(Beginning of Input material)
<file path="config.mk">
export PLATFORM = sky130hd
export DESIGN_NAME = satadj_gain
export DESIGN_NICKNAME = d
export VERILOG_FILES = /design/src/sv/satadj_pkg.sv /design/src/sv/satadj_gain.sv
export SDC_FILE = /design/constraint.sdc
export NUM_CORES = 1
export LEC_CHECK = 0
export ABC_AREA = 1
export BUFFER_PORTS_ARGS = -buffer_cell sky130_fd_sc_hd__buf_2
export CORE_MARGIN = 5
export CORE_UTILIZATION = 51
export DETAILED_ROUTE_END_ITERATION = 8
export PLACE_DENSITY_LB_ADDON = 0.25
export SLEW_MARGIN = 25
export SYNTH_ARGS = -nofsm -noshare
export SYNTH_HDL_FRONTEND = slang
export SYNTH_SLANG_ARGS = --single-unit
</file>
<file path="constraint.sdc">
create_clock -name clk -period 23.1 [get_ports clk]
set_input_delay 2.31 -clock clk [delete_from_list [all_inputs] [get_ports clk]]
set_output_delay 2.31 -clock clk [all_outputs]
set_load 0.01 [all_outputs]
</file>
<file path="src/sv/satadj_pkg.sv">
// Shared types, constants and tables for the saturation adjust block.
package satadj_pkg;

  localparam int FRAC_BITS_DEF = 12;
  localparam int NUM_STAGES    = 10;
  localparam int DIV_STAGES    = 4;
  localparam int DIV_BITS      = 4;

  localparam logic [16:0] UNITY_Q16 = 17'd65536;
  localparam logic [15:0] KNEE_Q16  = 16'd39322;
  localparam logic [16:0] FLOOR_Q16 = 17'd13107;

  typedef struct packed {
    logic [15:0] red_in;
    logic [15:0] green_in;
    logic [15:0] blue_in;
  } in_pix_t;

  typedef struct packed {
    logic [15:0] red_out;
    logic [15:0] green_out;
    logic [15:0] blue_out;
  } out_pix_t;

  // Settings derived from the amount register
  typedef struct packed {
    logic        zero;
    logic        pos;
    logic [17:0] factor;
    logic [16:0] delta;
  } cfg_t;

  // Per-pixel sideband that rides along the pipe
  typedef struct packed {
    logic [15:0] r;
    logic [15:0] g;
    logic [15:0] b;
    logic [15:0] y;
    logic        skin;
    logic        yok;
    logic        big;
  } side_t;

  // Protection curve samples, Q16, 1/32 apart above the knee
  function automatic logic [16:0] prot_tab(input logic [3:0] i);
    logic [16:0] v;
    case (i)
      4'd0:    v = 17'd65536;
      4'd1:    v = 17'd56875;
      4'd2:    v = 17'd49314;
      4'd3:    v = 17'd42604;
      4'd4:    v = 17'd36574;
      4'd5:    v = 17'd31097;
      4'd6:    v = 17'd26081;
      4'd7:    v = 17'd21455;
      4'd8:    v = 17'd17161;
      4'd9:    v = 17'd13156;
      4'd10:   v = 17'd9403;
      default: v = 17'd9403;
    endcase
    return v;
  endfunction

endpackage

</file>
<file path="src/sv/satadj_gain.sv">
// Protection curve lookup and final gain factor, two stages.
module satadj_gain import satadj_pkg::*; (
  input  logic        clk,
  input  logic        en1,
  input  logic        en2,
  input  cfg_t        cfg_i,
  input  side_t       side_i,
  input  logic [15:0] q_i,
  output side_t       side_o,
  output logic [17:0] factor_o
);

  logic [15:0] t;
  logic [3:0]  idx;
  logic [16:0] ta, tb, p;
  logic [24:0] slope;
  logic [16:0] delta_s;
  side_t       side1_r, side2_r;
  logic [16:0] p_r, delta_r;
  logic        prot_r;
  logic [33:0] dp;
  logic [16:0] delta2;
  logic [17:0] factor_r;

  always_comb begin
    t     = q_i - KNEE_Q16;
    idx   = t[14:11];
    ta    = prot_tab(idx);
    tb    = prot_tab(4'(idx + 4'd1));
    slope = 25'(14'(ta - tb) * t[10:0]);
    if (side_i.big || idx >= 4'd10) p = FLOOR_Q16;
    else                            p = ta - 17'(slope[24:11]);
    if (p < FLOOR_Q16) p = FLOOR_Q16;
    delta_s = side_i.skin ? 17'((18'(cfg_i.delta) + 18'd1) >> 1) : cfg_i.delta;
  end

  always_ff @(posedge clk) begin
    if (en1) begin
      side1_r <= side_i;
      p_r     <= p;
      delta_r <= delta_s;
      prot_r  <= side_i.yok && (side_i.big || q_i > KNEE_Q16);
    end
  end

  always_comb begin
    dp     = 34'(delta_r * p_r) + 34'd32768;
    delta2 = prot_r ? dp[32:16] : delta_r;
  end

  always_ff @(posedge clk) begin
    if (en2) begin
      side2_r  <= side1_r;
      factor_r <= cfg_i.pos ? 18'(UNITY_Q16) + 18'(delta2) : cfg_i.factor;
    end
  end

  assign side_o   = side2_r;
  assign factor_o = factor_r;

endmodule

</file>
==> run metrics <==
status finished clean; number of global-route vias before repair between 15000 and 20000; DP Wirelength ~46000 um; final setup fails 0; Placer Congestion 0.916; Max Cap Viol 0; largest net degree at the start of global routing 70; Slew Limit Fails 0; RSZ-0062 raised after global routing no; Die Ht roughly 230 um; crit path time final approximately 14 ns; Total Routing Usage GR 0.231; antenna violations before repair 7; Worst path most repeated cell nand2_1; Nets 3527; #FFs+latches synth ~190; top post-synthesis cells by area fa_1 (28%), edfxtp_1 (24%), ha_1 (11%), nand2_1 (9.7%), inv_1 (9.6%); WL final 57500 um; crit end category flip-flop; relative slew slack 0.340; most frequent cell after synthesis nand2_1; largest area contributor in the netlist fa_1; # rows between 70 and 80; Hold Vio Cnt, Final 0; Hold Path Class reg2reg; final setup skew 0.0152 ns; synth cell count leaders nand2_1 (608), inv_1 (605), fa_1 (331); Req. time, crit path 23.29 ns; top_reg_cell synth edfxtp_1; Area growth syn-to-layout 9.07%; I/O pin total roughly 210; crit path launch type input port; fin crit share 0.605; Post-Synthesis Cells roughly 2700; Inserted Clock Buffers 17; core area around 46000 um^2; full die area 50700 um^2; setup_tns 0 ns; Ys Warns 0; chip width ~230 um; layout cells sized above 1 0.121; maximum root-to-sink buffer count 2; Yosys cell types 54; CP max stage cell fa_1; number of hold buffers added after CTS 0; register area share after synthesis 0.238; CTS tree built; initial core utilization 0.518; CTS clk-pin slew, worst paths about 0.080 ns; Final ANT Viol Nets 0; FFs w/ async S/R, synth 0; H-tree Lvls 4; # DRC 0; worst-path fanout max 12; first-pass GRT wire length approximately 95000 um; DRT iter0 DRCs 1381; Post-synth EDFFs between 150 and 200; area share of the largest cell type after synthesis 0.280; Mapped Nets around 3400; # port buffers 206; CTS Root Cell clkbuf_16; GR Overflow Total 0; Mapped Area about 24000 um^2; clk_lat worst skew approximately 0.45 ns; Vias 18300; worst slew pin tran 0.982 ns; crit path DAT between 10 and 15 ns; Max Freq about 70 MHz; mean post-synth cell area between 8 and 9 um^2; drt wl/cell 16.5 um; postcts setup bufs 0; CTS resizes 0; vias per cell around 5.3; iteration count of the initial detailed-routing pass 5; clock sinks roughly 190; CP Class in2reg; Crit path largest cell delay approximately 0.52 ns
worst paths after layout:
kind | to | startpoint | cells after the start | slack [ns]
min reg2reg | side_o[20]$_DFFE_PP_ | side1_r[20]$_DFFE_PP_ | 0 | 0.42
min | side_o[20]$_DFFE_PP_ | side1_r[20]$_DFFE_PP_ | 0 | 0.42
max reg2reg | factor_o[12]$_DFFE_PP_ | delta_r[8]$_DFFE_PP_ | 24 | 16.47
max | p_r[0]$_SDFFCE_PN1P_ | q_i[1] | 55 | 9.13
(End of Input material)
For the material above, reproduce exactly the lines from the line with "v = 17'd56875;" to the line with "if (p < FLOOR_Q16) p = FLOOR_Q16;", inclusive, and exclude all others.

§ Reply to the exercise
      4'd1:    v = 17'd56875;
      4'd2:    v = 17'd49314;
      4'd3:    v = 17'd42604;
      4'd4:    v = 17'd36574;
      4'd5:    v = 17'd31097;
      4'd6:    v = 17'd26081;
      4'd7:    v = 17'd21455;
      4'd8:    v = 17'd17161;
      4'd9:    v = 17'd13156;
      4'd10:   v = 17'd9403;
      default: v = 17'd9403;
    endcase
    return v;
  endfunction

endpackage

</file>
<file path="src/sv/satadj_gain.sv">
// Protection curve lookup and final gain factor, two stages.
module satadj_gain import satadj_pkg::*; (
  input  logic        clk,
  input  logic        en1,
  input  logic        en2,
  input  cfg_t        cfg_i,
  input  side_t       side_i,
  input  logic [15:0] q_i,
  output side_t       side_o,
  output logic [17:0] factor_o
);

  logic [15:0] t;
  logic [3:0]  idx;
  logic [16:0] ta, tb, p;
  logic [24:0] slope;
  logic [16:0] delta_s;
  side_t       side1_r, side2_r;
  logic [16:0] p_r, delta_r;
  logic        prot_r;
  logic [33:0] dp;
  logic [16:0] delta2;
  logic [17:0] factor_r;

  always_comb begin
    t     = q_i - KNEE_Q16;
    idx   = t[14:11];
    ta    = prot_tab(idx);
    tb    = prot_tab(4'(idx + 4'd1));
    slope = 25'(14'(ta - tb) * t[10:0]);
    if (side_i.big || idx >= 4'd10) p = FLOOR_Q16;
    else                            p = ta - 17'(slope[24:11]);
    if (p < FLOOR_Q16) p = FLOOR_Q16;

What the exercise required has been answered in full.